### WHAT THE TASK ASKS
Retype, exactly and only, each line from the one containing "stage | to |" to the end of the records below.

Stored data entries
===== src/rtl/pline_rr_sched.sv =====
// -----------------------------------------------------------------------------
// pline_rr_sched
// Round-robin scheduler sharing one fixed-latency external pipeline ("pline")
// between P_NREQ requesters. At most one requester is granted per cycle; its
// word is registered onto pl_a. A {valid, tag} shift register travels alongside
// the external pipeline so each result on pl_y is strobed back to its issuer.
//
// Ports
//   clk        in   rising-edge clock
//   rst        in   synchronous reset, active-high
//   req        in   per-requester request level
//   req_data   in   requester i word in bits [i*P_WIDTH +: P_WIDTH]
//   hold       in   1 = issue no new grants this cycle
//   gnt        out  one-hot grant, combinational in the request cycle
//   pl_a       out  registered word to the pipeline input
//   pl_y       in   output of the external pipeline
//   rsp_valid  out  one-hot result strobe
//   rsp_data   out  result word (pl_y passed through)
//   inflight   out  issued words not yet returned
//   idle       out  inflight==0 and no grant this cycle
// -----------------------------------------------------------------------------
module pline_rr_sched #(
    parameter int P_WIDTH = 8,
    parameter int P_DEPTH = 4,
    parameter int P_NREQ  = 4,
    parameter int P_TAGW  = 2,
    localparam int P_CNTW = $clog2(P_DEPTH + 2)
) (
    input  logic                        clk,
    input  logic                        rst,
    input  logic [P_NREQ-1:0]           req,
    input  logic [P_NREQ*P_WIDTH-1:0]   req_data,
    input  logic                        hold,
    output logic [P_NREQ-1:0]           gnt,
    output logic [P_WIDTH-1:0]          pl_a,
    input  logic [P_WIDTH-1:0]          pl_y,
    output logic [P_NREQ-1:0]           rsp_valid,
    output logic [P_WIDTH-1:0]          rsp_data,
    output logic [P_CNTW-1:0]           inflight,
    output logic                        idle
);

    logic [P_TAGW-1:0]              ptr_q, ptr_d;
    logic [P_WIDTH-1:0]             pl_a_q, pl_a_d;
    logic [P_DEPTH:0]               vld_q, vld_d;
    logic [P_DEPTH:0][P_TAGW-1:0]   tag_q, tag_d;
    logic [P_CNTW-1:0]              inflight_q, inflight_d;

    logic [P_NREQ-1:0]              gnt_s;
    logic [P_TAGW-1:0]              gnt_idx_s;
    logic                           issue_s;
    logic                           retire_s;
    logic [P_NREQ-1:0]              rsp_valid_s;

    // Round-robin search starting just above the last granted index.
    always_comb begin
        int                 idx_v;
        logic [P_TAGW-1:0]  cand_v;
        logic               found_v;
        gnt_s     = '0;
        gnt_idx_s = '0;
        found_v   = 1'b0;
        idx_v     = 0;
        cand_v    = '0;
        for (int i = 1; i <= P_NREQ; i++) begin
            idx_v     = (int'(ptr_q) + i) % P_NREQ;
            cand_v    = P_TAGW'(idx_v);
            // First hit wins; later hits leave the selection untouched.
            gnt_idx_s = (!found_v && req[cand_v]) ? cand_v : gnt_idx_s;
            found_v   = found_v | req[cand_v];
        end
        if (!hold && found_v) begin
            gnt_s[gnt_idx_s] = 1'b1;
        end else begin
            gnt_s = '0;
        end
    end

    assign issue_s  = |gnt_s;
    assign retire_s = vld_q[P_DEPTH];

    // Next-state for issue register, pointer, shift register and inflight count.
    always_comb begin
        ptr_d      = ptr_q;
        pl_a_d     = pl_a_q;
        vld_d      = {vld_q[P_DEPTH-1:0], issue_s};
        tag_d      = {tag_q[P_DEPTH-1:0], gnt_idx_s};
        inflight_d = inflight_q;
        if (issue_s) begin
            ptr_d  = gnt_idx_s;
            pl_a_d = req_data[int'(gnt_idx_s)*P_WIDTH +: P_WIDTH];
        end else begin
            ptr_d  = ptr_q;
            pl_a_d = pl_a_q;
        end
        // An issue and a retirement on the same edge cancel out.
        case ({issue_s, retire_s})
            2'b10:   inflight_d = inflight_q + P_CNTW'(1);
            2'b01:   inflight_d = inflight_q - P_CNTW'(1);
            default: inflight_d = inflight_q;
        endcase
    end

    // State registers; reset discards every in-flight word.
    always_ff @(posedge clk) begin
        if (rst) begin
            ptr_q      <= P_TAGW'(P_NREQ - 1);
            pl_a_q     <= '0;
            vld_q      <= '0;
            tag_q      <= '0;
            inflight_q <= '0;
        end else begin
            ptr_q      <= ptr_d;
            pl_a_q     <= pl_a_d;
            vld_q      <= vld_d;
            tag_q      <= tag_d;
            inflight_q <= inflight_d;
        end
    end

    // Decode the last stage into the response strobe; invalid stages stay silent.
    always_comb begin
        rsp_valid_s = '0;
        if (vld_q[P_DEPTH]) begin
            rsp_valid_s[tag_q[P_DEPTH]] = 1'b1;
        end else begin
            rsp_valid_s = '0;
        end
    end

    assign gnt       = gnt_s;
    assign pl_a      = pl_a_q;
    assign rsp_valid = rsp_valid_s;
    assign rsp_data  = pl_y;
    assign inflight  = inflight_q;
    assign idle      = (inflight_q == '0) && !issue_s;

endmodule

===== config.mk =====
export PLATFORM = sky130hd
export DESIGN_NAME = pline_rr_sched
export DESIGN_NICKNAME = d
export VERILOG_FILES = /design/src/rtl/pline_rr_sched.sv
export SDC_FILE = /design/constraint.sdc
export NUM_CORES = 1
export LEC_CHECK = 0
export BUFFER_PORTS_ARGS = -buffer_cell sky130_fd_sc_hd__buf_2
export CORE_MARGIN = 8
export CORE_UTILIZATION = 47
export DETAILED_ROUTE_END_ITERATION = 12
export HOLD_SLACK_MARGIN = 0.1
export PLACE_DENSITY = 0.84
export SYNTH_ARGS = -nofsm -noshare
export SYNTH_HDL_FRONTEND = slang
export SYNTH_SLANG_ARGS = --single-unit

===== constraint.sdc =====
create_clock -name clk -period 3.25 [get_ports clk]
set_input_delay 0.4875 -clock clk [delete_from_list [all_inputs] [get_ports clk]]
set_output_delay 0.4875 -clock clk [all_outputs]
set_load 0.02 [all_outputs]

==> results of run 1 <==
-- worst register-to-register path, stage by stage (launching register included) --
cell,delay (ns)
dfxtp_1,0.43
nor2b_4,0.06
o21a_1,0.21
nor3_4,0.45
buf_4,0.33
mux2i_1,0.28
a221oi_2,0.10
-- stage by stage --
step / total power [mW] / setup WS (ns) / std cells
after detailed placement: 0.580 / 0.794 / 212
after global placement: 0.570 / 0.896 / 212
after CTS: 0.810 / 0.719 / 216
after floorplan: 0.532 / 1.08 / 135
final: 0.803 / 0.729 / 216
after global routing: 0.840 / 0.633 / 216
-- cells in the final DEF (no fill, tap or decap), drive strengths merged, types with 4 or more instances in the layout --
cell type,n
a21oi,4
o21bai,8
mux2i,16
inv,4
dfxtp,28
a221oi,8
nor2,14
nor2b,15
buf,61
-- metal layers --
metal | track usage, % | vias to the layer above | routed length, um
met5 | 0 | - | 0
met3 | 7.91 | 11 | 396
met2 | 22.4 | 54 | 1600
li1 | - | 560 | -
met4 | 8.48 | 0 | 99
met1 | 13.3 | 543 | 1320
-- final timing paths --
path	from	slack, ns	endpoint
setup / recovery	ptr_q[0]	0.73	gnt[1]
hold / removal	tag_d[8]	0.46	tag_q[8]
setup reg to reg	ptr_q[0]	1.29	pl_a[4]
hold reg to reg	tag_d[8]	0.46	tag_q[8]
-- power by group --
| group | internal, mW | leakage [nW] | switching, mW | total [mW] |
|---|---|---|---|---|
| sequential | 0.366 | 0.230 | 0.0127 | 0.379 |
| clock | 0.125 | 0.0279 | 0.105 | 0.230 |
| combinational | 0.0834 | 0.594 | 0.111 | 0.194 |
| total | 0.574 | 0.852 | 0.229 | 0.803 |
-- area by class of cell --
cell class | instances | area share [%]
timing repair buffer | 61 | 18.6
clock inverter | 1 | 1.79
clock buffer | 3 | 1.34
tap | 31 | 2.31
multi-input combinational | 88 | 41.7
sequential | 28 | 33.3
inverter | 4 | 0.893
-- logic make-up (layout without fill, tap and decap cells) --
logic type      Yosys count  after routing
flops                    28             28
fa+ha+maj                 2              2
buf+inv                  19             69
simple gates             43             43
xor+xnor                  2              2
compound gates           25             25
mux                      16             16
-- sequential cells by signal, indices dropped and copies added (netlist names) --
| register | count |
|---|---|
| vld_q | 5 |
| pl_a | 8 |
| tag_d | 8 |
| inflight | 3 |
| tag_q | 2 |
| ptr_q | 2 |
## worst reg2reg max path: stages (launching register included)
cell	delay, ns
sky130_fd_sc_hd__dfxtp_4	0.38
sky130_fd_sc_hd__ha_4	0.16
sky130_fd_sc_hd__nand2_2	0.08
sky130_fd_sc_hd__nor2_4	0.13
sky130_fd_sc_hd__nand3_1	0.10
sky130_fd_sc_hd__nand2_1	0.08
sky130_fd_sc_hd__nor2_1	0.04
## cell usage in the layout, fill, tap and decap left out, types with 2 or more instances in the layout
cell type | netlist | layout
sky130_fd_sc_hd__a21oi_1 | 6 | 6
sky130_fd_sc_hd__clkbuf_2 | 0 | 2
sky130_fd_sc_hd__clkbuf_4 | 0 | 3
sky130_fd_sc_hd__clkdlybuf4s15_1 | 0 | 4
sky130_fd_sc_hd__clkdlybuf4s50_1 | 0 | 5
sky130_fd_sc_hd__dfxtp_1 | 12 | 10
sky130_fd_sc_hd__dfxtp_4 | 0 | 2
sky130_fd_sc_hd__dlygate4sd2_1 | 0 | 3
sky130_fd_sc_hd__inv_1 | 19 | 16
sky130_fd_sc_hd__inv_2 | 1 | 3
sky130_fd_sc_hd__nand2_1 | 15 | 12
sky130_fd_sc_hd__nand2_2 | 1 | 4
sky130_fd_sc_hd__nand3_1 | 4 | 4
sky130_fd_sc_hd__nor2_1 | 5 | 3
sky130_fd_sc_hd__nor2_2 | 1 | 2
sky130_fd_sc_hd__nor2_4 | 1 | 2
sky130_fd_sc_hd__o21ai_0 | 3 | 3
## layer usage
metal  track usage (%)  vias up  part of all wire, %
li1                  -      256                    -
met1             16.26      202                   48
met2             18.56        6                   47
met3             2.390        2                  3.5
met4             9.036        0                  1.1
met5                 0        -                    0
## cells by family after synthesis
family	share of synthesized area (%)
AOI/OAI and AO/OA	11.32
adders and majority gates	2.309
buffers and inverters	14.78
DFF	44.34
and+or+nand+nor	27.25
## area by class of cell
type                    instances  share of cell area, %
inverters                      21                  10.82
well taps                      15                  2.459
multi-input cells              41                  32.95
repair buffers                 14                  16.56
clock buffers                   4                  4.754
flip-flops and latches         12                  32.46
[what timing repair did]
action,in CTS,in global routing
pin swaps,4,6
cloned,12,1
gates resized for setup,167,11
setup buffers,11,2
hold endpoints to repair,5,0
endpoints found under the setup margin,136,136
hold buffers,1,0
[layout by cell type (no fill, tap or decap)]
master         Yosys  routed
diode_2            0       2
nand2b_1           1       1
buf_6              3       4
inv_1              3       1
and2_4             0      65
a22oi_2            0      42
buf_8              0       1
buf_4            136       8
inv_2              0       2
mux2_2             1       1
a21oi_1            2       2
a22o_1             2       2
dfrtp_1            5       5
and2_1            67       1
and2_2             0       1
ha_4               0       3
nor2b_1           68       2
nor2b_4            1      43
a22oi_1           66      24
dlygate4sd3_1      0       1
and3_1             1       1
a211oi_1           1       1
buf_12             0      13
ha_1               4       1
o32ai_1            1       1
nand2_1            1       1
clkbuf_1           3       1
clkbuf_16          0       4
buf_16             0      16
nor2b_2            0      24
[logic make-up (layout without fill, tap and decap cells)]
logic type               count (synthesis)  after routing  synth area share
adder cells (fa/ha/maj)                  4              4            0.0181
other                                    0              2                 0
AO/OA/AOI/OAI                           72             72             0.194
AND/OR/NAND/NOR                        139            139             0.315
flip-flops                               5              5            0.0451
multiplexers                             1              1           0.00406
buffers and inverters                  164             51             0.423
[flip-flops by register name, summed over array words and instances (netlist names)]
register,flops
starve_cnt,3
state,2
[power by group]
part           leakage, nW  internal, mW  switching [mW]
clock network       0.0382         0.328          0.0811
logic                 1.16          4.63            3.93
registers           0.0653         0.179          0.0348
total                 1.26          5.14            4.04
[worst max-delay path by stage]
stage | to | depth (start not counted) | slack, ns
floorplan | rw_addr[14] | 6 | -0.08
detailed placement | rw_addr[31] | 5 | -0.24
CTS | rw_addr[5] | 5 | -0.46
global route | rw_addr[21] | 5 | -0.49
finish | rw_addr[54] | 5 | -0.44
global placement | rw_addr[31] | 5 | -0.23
**config.mk**
```make
export PLATFORM = sky130hd
export DESIGN_NAME = note_player
export DESIGN_NICKNAME = d
export VERILOG_FILES = /design/src/rtl/note_player.sv
export SDC_FILE = /design/constraint.sdc
export NUM_CORES = 1
export LEC_CHECK = 0
export CORE_MARGIN = 2
export CORE_UTILIZATION = 44
export CTS_CLUSTER_SIZE = 30
export DETAILED_ROUTE_END_ITERATION = 6
export DONT_BUFFER_PORTS = 1
export PLACE_DENSITY_LB_ADDON = 0.15
export SLEW_MARGIN = 25
export SYNTH_ARGS = -nofsm -noshare
export SYNTH_HDL_FRONTEND = slang
export SYNTH_SLANG_ARGS = --single-unit
```
**constraint.sdc**
```tcl
create_clock -name clk -period 2.3 [get_ports clk]
set_clock_uncertainty 0.2 [all_clocks]
set_input_delay 0.46 -clock clk [delete_from_list [all_inputs] [get_ports clk]]
set_output_delay 0.46 -clock clk [all_outputs]
set_load 0.01 [all_outputs]
```
### config.mk
export PLATFORM = sky130hd
export DESIGN_NAME = corelet_ctrl
export DESIGN_NICKNAME = d
export VERILOG_FILES = /design/src/rtl/corelet_ctrl.sv
export SDC_FILE = /design/constraint.sdc
export NUM_CORES = 1
export LEC_CHECK = 0
export ABC_AREA = 1
export CAP_MARGIN = 25
export CORE_AREA = 2 2 96 98
export CTS_BUF_LIST = sky130_fd_sc_hd__clkbuf_4
export DETAILED_ROUTE_END_ITERATION = 7
export DIE_AREA = 0 0 98 100
export SETUP_SLACK_MARGIN = 0.15
export SYNTH_ARGS = -nofsm -noshare
export SYNTH_HDL_FRONTEND = slang
export SYNTH_SLANG_ARGS = --single-unit
export TNS_END_PERCENT = 100
### constraint.sdc
create_clock -name clk -period 9.5 [get_ports clk]
set_input_delay 1.425 -clock clk [delete_from_list [all_inputs] [get_ports clk]]
set_output_delay 1.425 -clock clk [all_outputs]
set_load 0.02 [all_outputs]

### RESPONSE FOR THIS EXERCISE
stage | to | depth (start not counted) | slack, ns
floorplan | rw_addr[14] | 6 | -0.08
detailed placement | rw_addr[31] | 5 | -0.24
CTS | rw_addr[5] | 5 | -0.46
global route | rw_addr[21] | 5 | -0.49
finish | rw_addr[54] | 5 | -0.44
global placement | rw_addr[31] | 5 | -0.23
**config.mk**
```make
export PLATFORM = sky130hd
export DESIGN_NAME = note_player
export DESIGN_NICKNAME = d
export VERILOG_FILES = /design/src/rtl/note_player.sv
export SDC_FILE = /design/constraint.sdc
export NUM_CORES = 1
export LEC_CHECK = 0
export CORE_MARGIN = 2
export CORE_UTILIZATION = 44
export CTS_CLUSTER_SIZE = 30
export DETAILED_ROUTE_END_ITERATION = 6
export DONT_BUFFER_PORTS = 1
export PLACE_DENSITY_LB_ADDON = 0.15
export SLEW_MARGIN = 25
export SYNTH_ARGS = -nofsm -noshare
export SYNTH_HDL_FRONTEND = slang
export SYNTH_SLANG_ARGS = --single-unit
```
**constraint.sdc**
```tcl
create_clock -name clk -period 2.3 [get_ports clk]
set_clock_uncertainty 0.2 [all_clocks]
set_input_delay 0.46 -clock clk [delete_from_list [all_inputs] [get_ports clk]]
set_output_delay 0.46 -clock clk [all_outputs]
set_load 0.01 [all_outputs]
```
### config.mk
export PLATFORM = sky130hd
export DESIGN_NAME = corelet_ctrl
export DESIGN_NICKNAME = d
export VERILOG_FILES = /design/src/rtl/corelet_ctrl.sv
export SDC_FILE = /design/constraint.sdc
export NUM_CORES = 1
export LEC_CHECK = 0
export ABC_AREA = 1
export CAP_MARGIN = 25
export CORE_AREA = 2 2 96 98
export CTS_BUF_LIST = sky130_fd_sc_hd__clkbuf_4
export DETAILED_ROUTE_END_ITERATION = 7
export DIE_AREA = 0 0 98 100
export SETUP_SLACK_MARGIN = 0.15
export SYNTH_ARGS = -nofsm -noshare
export SYNTH_HDL_FRONTEND = slang
export SYNTH_SLANG_ARGS = --single-unit
export TNS_END_PERCENT = 100
### constraint.sdc
create_clock -name clk -period 9.5 [get_ports clk]
set_input_delay 1.425 -clock clk [delete_from_list [all_inputs] [get_ports clk]]
set_output_delay 1.425 -clock clk [all_outputs]
set_load 0.02 [all_outputs]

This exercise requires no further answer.